__Problem to solve__
Over all lines in the data below, count those holding "switching" and give only the result.

Collected data entries:

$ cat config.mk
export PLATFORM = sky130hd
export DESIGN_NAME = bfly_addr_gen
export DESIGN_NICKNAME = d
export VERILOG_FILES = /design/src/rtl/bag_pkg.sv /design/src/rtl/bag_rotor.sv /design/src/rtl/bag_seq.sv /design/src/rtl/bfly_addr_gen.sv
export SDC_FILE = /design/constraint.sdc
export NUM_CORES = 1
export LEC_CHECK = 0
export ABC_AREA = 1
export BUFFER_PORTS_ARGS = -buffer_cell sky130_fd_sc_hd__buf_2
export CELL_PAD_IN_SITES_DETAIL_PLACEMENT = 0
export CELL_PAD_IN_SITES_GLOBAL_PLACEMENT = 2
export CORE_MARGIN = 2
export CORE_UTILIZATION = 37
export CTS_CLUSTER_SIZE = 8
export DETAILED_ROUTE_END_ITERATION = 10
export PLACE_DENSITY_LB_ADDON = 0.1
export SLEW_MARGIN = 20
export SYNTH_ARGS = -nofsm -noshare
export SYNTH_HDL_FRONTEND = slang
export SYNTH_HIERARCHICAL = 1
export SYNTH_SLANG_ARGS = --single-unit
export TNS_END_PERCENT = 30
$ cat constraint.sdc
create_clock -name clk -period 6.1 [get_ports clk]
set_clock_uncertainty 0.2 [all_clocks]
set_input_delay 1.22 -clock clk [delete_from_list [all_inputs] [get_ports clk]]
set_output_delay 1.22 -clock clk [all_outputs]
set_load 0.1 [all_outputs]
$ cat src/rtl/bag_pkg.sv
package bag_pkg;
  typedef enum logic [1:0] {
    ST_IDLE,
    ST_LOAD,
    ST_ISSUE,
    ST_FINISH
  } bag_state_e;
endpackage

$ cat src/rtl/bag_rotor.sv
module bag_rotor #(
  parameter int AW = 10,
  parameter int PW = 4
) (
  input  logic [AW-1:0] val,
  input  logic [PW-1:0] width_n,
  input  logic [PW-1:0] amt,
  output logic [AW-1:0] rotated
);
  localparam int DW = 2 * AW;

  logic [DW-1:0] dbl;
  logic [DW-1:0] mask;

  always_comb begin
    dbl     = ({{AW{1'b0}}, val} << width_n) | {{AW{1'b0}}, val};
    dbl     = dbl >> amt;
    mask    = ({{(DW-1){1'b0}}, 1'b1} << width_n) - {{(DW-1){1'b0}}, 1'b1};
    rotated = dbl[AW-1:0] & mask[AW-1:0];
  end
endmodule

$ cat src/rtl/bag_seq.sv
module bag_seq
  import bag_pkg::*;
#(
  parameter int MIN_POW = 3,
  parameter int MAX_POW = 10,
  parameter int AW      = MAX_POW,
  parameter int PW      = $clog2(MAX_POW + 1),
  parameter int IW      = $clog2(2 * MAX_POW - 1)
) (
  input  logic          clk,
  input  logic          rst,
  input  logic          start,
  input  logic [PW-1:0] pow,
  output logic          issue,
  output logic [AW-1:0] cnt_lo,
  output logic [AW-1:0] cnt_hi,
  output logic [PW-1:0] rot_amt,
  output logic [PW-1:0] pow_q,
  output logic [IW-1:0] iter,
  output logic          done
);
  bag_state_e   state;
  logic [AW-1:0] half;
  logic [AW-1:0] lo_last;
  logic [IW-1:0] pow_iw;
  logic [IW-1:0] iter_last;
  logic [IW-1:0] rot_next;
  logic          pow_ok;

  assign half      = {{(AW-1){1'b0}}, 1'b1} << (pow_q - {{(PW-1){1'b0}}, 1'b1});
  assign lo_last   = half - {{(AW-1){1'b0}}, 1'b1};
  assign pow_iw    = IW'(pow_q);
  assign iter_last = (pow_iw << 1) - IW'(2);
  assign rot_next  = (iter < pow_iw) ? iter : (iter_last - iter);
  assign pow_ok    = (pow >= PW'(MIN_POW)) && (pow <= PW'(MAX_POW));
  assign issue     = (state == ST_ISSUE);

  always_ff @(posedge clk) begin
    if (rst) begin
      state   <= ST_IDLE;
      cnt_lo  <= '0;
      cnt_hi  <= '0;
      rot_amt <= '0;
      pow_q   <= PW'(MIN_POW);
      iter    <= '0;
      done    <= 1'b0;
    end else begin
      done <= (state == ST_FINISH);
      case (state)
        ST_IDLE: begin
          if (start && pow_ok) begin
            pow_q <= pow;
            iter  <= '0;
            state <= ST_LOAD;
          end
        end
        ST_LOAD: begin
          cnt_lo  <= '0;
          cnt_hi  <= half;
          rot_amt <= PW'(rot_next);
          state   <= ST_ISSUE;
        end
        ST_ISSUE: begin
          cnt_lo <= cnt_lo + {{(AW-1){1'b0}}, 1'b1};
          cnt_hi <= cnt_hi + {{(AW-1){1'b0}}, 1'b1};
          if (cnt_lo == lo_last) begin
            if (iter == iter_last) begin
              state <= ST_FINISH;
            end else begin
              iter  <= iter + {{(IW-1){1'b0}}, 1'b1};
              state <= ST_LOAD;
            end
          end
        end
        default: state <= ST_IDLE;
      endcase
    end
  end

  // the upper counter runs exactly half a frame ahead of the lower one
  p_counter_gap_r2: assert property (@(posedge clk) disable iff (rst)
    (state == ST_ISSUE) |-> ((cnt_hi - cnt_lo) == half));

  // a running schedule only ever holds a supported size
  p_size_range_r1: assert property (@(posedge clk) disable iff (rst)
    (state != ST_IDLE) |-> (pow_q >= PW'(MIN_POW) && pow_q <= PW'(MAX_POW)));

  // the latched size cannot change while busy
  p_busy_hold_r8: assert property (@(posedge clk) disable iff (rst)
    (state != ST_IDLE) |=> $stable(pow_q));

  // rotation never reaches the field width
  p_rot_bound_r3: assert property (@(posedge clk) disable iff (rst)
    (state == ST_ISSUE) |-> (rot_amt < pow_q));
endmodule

* * *

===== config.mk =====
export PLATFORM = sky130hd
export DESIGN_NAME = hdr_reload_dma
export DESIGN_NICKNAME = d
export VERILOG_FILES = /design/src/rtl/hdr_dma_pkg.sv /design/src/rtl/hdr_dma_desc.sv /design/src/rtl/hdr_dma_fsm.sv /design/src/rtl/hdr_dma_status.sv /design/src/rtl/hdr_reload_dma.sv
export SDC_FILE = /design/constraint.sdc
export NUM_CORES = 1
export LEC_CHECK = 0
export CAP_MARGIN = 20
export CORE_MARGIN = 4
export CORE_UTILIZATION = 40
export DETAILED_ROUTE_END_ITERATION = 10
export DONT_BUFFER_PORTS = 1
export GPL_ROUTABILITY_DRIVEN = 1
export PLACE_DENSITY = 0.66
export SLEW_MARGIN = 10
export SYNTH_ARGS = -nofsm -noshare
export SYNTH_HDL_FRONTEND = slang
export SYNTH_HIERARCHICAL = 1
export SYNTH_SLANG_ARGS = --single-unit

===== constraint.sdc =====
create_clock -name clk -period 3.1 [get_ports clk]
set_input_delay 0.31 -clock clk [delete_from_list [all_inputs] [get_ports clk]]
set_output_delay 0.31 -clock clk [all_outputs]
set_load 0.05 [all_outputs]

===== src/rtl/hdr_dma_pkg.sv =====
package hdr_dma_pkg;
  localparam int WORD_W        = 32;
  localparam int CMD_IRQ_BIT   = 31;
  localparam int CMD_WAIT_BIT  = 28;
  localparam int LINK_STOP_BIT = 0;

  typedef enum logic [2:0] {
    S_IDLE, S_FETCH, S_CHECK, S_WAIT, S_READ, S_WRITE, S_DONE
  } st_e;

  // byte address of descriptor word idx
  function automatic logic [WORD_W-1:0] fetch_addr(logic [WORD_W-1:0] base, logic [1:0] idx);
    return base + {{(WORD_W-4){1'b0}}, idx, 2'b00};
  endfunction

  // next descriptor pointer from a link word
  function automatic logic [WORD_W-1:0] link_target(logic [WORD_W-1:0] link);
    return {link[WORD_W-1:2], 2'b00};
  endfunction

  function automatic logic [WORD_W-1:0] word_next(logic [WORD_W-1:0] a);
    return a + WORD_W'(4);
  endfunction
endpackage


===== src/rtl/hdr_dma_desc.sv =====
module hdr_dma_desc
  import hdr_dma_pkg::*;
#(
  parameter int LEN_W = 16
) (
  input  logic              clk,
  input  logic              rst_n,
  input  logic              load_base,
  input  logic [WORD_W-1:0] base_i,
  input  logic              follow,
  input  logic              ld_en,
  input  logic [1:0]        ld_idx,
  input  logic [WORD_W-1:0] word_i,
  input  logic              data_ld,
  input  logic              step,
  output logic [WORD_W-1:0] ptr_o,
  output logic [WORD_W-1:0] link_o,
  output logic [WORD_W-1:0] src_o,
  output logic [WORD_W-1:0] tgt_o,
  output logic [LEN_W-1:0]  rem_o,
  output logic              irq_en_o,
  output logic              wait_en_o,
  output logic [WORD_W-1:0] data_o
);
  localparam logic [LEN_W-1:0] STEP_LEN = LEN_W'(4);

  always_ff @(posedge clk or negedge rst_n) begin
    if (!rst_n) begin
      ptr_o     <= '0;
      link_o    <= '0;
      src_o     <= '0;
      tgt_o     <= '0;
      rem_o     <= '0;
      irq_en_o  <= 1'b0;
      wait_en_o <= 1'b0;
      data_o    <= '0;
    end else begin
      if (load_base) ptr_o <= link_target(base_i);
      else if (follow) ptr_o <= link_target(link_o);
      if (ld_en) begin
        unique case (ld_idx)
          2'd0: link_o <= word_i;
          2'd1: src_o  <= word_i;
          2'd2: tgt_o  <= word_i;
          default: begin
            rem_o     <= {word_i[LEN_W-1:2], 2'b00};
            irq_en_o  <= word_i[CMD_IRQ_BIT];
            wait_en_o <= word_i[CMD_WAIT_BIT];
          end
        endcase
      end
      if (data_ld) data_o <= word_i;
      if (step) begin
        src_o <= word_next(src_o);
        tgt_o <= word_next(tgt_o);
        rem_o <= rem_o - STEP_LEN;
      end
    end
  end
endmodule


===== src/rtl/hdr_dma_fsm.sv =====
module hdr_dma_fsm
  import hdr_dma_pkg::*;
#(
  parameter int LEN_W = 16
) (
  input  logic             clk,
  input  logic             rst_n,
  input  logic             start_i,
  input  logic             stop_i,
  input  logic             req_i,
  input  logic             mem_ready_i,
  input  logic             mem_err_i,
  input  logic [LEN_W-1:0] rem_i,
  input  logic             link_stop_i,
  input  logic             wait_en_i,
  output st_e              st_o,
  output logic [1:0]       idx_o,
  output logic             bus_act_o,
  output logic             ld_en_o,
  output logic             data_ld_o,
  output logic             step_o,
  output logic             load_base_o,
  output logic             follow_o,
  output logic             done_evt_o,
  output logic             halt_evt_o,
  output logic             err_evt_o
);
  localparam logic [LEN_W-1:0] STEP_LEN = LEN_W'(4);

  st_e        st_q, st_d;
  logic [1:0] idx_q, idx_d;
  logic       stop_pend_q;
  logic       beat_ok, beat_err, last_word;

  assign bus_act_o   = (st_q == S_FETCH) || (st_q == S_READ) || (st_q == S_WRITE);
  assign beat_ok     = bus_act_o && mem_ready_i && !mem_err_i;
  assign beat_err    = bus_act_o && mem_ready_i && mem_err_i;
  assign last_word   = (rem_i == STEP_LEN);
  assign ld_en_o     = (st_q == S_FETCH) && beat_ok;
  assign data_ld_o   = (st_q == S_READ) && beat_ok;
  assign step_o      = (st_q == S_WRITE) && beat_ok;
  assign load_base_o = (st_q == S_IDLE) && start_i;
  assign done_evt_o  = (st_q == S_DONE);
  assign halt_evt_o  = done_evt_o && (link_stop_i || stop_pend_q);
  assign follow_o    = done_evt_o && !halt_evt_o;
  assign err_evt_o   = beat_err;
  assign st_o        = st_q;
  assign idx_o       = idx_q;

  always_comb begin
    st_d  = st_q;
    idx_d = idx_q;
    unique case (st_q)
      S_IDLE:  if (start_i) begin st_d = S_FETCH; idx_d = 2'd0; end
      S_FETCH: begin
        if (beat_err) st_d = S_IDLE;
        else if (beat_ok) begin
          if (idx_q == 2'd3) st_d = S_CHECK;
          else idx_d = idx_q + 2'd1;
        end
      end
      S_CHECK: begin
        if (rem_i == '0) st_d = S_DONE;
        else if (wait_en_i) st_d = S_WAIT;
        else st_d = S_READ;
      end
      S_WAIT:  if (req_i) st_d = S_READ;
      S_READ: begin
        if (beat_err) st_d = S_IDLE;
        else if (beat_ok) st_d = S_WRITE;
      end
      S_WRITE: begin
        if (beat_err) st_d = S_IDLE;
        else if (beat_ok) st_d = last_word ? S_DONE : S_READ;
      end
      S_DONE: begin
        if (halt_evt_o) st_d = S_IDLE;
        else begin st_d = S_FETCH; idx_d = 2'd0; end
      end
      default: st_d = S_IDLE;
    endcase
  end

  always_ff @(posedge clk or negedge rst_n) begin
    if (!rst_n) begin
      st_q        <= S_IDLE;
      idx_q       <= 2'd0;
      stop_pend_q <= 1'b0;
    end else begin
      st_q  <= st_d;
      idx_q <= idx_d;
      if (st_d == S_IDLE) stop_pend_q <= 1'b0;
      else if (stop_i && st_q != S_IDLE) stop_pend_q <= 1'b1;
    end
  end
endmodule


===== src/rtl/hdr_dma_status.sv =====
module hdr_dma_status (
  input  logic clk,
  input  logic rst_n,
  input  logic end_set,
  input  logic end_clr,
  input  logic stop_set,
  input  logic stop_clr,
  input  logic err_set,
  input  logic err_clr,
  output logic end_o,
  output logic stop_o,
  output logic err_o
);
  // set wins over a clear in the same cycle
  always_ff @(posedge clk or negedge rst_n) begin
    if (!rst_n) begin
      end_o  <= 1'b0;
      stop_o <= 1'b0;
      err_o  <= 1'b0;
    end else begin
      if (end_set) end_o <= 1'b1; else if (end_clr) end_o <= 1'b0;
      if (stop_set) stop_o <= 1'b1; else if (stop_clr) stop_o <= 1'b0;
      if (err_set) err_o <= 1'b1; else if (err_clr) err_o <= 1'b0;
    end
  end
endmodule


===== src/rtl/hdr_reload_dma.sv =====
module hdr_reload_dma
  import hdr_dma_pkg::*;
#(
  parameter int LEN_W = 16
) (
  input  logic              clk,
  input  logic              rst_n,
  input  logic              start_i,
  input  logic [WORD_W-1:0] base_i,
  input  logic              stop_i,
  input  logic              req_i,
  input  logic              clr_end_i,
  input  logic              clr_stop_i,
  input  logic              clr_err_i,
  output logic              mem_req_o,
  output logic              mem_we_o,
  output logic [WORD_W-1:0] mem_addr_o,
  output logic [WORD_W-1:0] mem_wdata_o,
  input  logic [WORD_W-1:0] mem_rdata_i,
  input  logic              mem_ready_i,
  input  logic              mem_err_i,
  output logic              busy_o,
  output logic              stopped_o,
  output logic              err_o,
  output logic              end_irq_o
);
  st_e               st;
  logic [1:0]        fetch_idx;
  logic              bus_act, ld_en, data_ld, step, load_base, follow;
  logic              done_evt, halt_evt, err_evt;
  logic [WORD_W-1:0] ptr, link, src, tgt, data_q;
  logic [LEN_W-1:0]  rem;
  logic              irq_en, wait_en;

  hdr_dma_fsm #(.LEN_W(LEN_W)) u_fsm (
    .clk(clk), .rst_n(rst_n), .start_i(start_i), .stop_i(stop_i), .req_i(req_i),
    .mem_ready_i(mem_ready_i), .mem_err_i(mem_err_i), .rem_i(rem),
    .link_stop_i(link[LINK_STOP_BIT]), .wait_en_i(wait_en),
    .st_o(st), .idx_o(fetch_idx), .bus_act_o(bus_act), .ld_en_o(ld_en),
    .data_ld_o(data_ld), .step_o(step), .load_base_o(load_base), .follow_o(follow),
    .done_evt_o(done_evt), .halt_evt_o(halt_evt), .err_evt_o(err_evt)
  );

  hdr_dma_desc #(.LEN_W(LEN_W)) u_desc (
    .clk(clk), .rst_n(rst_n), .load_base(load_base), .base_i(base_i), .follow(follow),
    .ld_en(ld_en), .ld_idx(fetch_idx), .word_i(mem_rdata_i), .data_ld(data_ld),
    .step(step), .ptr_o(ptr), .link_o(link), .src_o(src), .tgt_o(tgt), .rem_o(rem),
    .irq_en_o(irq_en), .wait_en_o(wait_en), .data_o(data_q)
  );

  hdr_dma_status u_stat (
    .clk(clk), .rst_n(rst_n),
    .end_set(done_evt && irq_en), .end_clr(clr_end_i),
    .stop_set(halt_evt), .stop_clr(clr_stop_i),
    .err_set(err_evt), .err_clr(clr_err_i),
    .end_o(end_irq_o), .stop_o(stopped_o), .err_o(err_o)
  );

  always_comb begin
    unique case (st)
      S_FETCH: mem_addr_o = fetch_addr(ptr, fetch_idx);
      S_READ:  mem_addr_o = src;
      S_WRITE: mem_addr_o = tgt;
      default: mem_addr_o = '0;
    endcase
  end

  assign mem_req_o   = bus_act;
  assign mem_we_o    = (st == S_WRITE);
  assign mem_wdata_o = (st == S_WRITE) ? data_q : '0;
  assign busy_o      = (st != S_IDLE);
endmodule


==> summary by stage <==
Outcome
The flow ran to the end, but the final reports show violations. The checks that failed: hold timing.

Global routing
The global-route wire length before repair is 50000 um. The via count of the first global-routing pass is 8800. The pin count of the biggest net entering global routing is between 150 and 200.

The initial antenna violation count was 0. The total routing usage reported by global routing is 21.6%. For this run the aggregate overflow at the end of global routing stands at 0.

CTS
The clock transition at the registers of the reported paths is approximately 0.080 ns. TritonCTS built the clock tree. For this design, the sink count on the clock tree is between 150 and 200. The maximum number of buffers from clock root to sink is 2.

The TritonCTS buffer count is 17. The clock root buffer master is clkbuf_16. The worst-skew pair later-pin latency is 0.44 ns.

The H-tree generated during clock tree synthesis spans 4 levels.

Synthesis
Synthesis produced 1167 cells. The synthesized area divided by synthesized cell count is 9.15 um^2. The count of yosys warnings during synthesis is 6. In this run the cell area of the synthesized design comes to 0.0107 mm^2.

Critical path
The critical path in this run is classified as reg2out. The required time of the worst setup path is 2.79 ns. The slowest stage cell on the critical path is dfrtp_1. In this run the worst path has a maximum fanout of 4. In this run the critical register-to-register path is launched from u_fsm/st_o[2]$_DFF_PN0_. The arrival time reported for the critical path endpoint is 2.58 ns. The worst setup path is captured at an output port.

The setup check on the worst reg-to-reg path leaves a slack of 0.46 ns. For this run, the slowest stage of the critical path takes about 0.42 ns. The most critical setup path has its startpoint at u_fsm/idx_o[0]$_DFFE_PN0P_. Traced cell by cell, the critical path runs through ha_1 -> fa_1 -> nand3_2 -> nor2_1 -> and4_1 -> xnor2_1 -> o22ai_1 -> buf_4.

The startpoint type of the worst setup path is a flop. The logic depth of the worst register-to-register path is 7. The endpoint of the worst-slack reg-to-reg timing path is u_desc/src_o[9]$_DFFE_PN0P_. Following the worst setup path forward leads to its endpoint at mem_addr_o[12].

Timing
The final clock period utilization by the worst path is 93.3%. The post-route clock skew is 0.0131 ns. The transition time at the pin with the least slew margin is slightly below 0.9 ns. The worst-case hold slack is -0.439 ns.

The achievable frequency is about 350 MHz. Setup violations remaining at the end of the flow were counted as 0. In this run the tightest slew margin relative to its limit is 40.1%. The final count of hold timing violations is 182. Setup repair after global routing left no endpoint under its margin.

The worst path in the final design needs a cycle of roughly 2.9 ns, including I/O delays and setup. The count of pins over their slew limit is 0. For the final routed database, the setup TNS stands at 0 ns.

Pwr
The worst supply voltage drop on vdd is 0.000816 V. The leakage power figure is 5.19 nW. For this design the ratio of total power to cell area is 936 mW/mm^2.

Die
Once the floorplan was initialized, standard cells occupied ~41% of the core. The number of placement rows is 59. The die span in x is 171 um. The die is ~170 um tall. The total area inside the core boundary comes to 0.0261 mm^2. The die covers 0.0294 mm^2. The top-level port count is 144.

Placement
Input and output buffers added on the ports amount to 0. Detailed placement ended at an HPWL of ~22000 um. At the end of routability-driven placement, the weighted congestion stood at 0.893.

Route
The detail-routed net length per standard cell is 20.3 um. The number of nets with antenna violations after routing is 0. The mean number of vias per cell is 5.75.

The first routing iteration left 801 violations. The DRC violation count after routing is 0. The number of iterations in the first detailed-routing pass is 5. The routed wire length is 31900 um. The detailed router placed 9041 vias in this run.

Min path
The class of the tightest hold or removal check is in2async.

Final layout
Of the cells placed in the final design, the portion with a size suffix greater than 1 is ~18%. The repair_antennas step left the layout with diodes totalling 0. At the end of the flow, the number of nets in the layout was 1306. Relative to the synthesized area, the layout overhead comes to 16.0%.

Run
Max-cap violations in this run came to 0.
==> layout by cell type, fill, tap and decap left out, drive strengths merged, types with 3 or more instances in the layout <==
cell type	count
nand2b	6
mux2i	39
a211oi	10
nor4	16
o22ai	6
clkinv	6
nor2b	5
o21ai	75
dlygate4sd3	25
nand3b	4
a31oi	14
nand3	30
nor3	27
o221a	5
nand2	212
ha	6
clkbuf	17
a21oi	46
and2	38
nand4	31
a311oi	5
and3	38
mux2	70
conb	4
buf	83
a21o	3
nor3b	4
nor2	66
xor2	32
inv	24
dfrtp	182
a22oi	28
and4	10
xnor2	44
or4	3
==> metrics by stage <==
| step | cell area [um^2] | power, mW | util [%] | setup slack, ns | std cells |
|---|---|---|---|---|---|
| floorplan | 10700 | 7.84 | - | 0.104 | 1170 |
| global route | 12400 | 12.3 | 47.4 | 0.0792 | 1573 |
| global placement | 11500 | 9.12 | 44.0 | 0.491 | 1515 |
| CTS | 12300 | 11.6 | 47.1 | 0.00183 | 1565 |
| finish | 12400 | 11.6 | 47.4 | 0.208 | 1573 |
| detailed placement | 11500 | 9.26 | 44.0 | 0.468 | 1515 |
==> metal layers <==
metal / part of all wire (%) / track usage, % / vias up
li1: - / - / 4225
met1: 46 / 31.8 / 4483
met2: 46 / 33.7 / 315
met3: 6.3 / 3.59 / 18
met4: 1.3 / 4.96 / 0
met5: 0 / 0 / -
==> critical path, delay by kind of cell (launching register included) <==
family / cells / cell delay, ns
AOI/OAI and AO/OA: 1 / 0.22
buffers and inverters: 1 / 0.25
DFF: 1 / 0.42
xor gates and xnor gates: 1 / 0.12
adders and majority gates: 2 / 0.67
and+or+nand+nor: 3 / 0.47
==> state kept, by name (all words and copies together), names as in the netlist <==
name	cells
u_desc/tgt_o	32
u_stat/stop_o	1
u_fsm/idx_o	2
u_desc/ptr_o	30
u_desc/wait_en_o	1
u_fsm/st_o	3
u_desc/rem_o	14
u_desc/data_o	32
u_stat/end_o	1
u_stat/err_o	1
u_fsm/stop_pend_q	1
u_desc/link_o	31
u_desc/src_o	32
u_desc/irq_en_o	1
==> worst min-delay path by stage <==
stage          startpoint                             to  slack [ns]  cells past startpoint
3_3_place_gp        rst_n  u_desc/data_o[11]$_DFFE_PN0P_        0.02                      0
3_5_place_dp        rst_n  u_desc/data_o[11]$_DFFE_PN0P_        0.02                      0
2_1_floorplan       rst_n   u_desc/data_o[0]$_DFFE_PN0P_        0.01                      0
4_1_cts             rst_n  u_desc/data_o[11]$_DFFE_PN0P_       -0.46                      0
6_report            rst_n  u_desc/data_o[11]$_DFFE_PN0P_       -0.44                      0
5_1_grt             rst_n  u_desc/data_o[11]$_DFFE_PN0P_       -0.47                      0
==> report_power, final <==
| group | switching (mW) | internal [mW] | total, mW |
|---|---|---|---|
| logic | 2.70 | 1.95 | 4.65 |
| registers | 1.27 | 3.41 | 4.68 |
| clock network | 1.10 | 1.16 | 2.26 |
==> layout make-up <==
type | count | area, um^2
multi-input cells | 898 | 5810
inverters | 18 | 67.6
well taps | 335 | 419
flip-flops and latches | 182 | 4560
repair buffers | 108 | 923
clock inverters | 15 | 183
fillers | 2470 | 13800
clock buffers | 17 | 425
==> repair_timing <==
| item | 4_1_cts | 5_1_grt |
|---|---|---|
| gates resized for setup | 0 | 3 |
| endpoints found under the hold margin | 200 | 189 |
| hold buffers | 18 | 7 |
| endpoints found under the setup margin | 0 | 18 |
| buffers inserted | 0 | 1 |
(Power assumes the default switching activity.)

__Response for this exercise__
2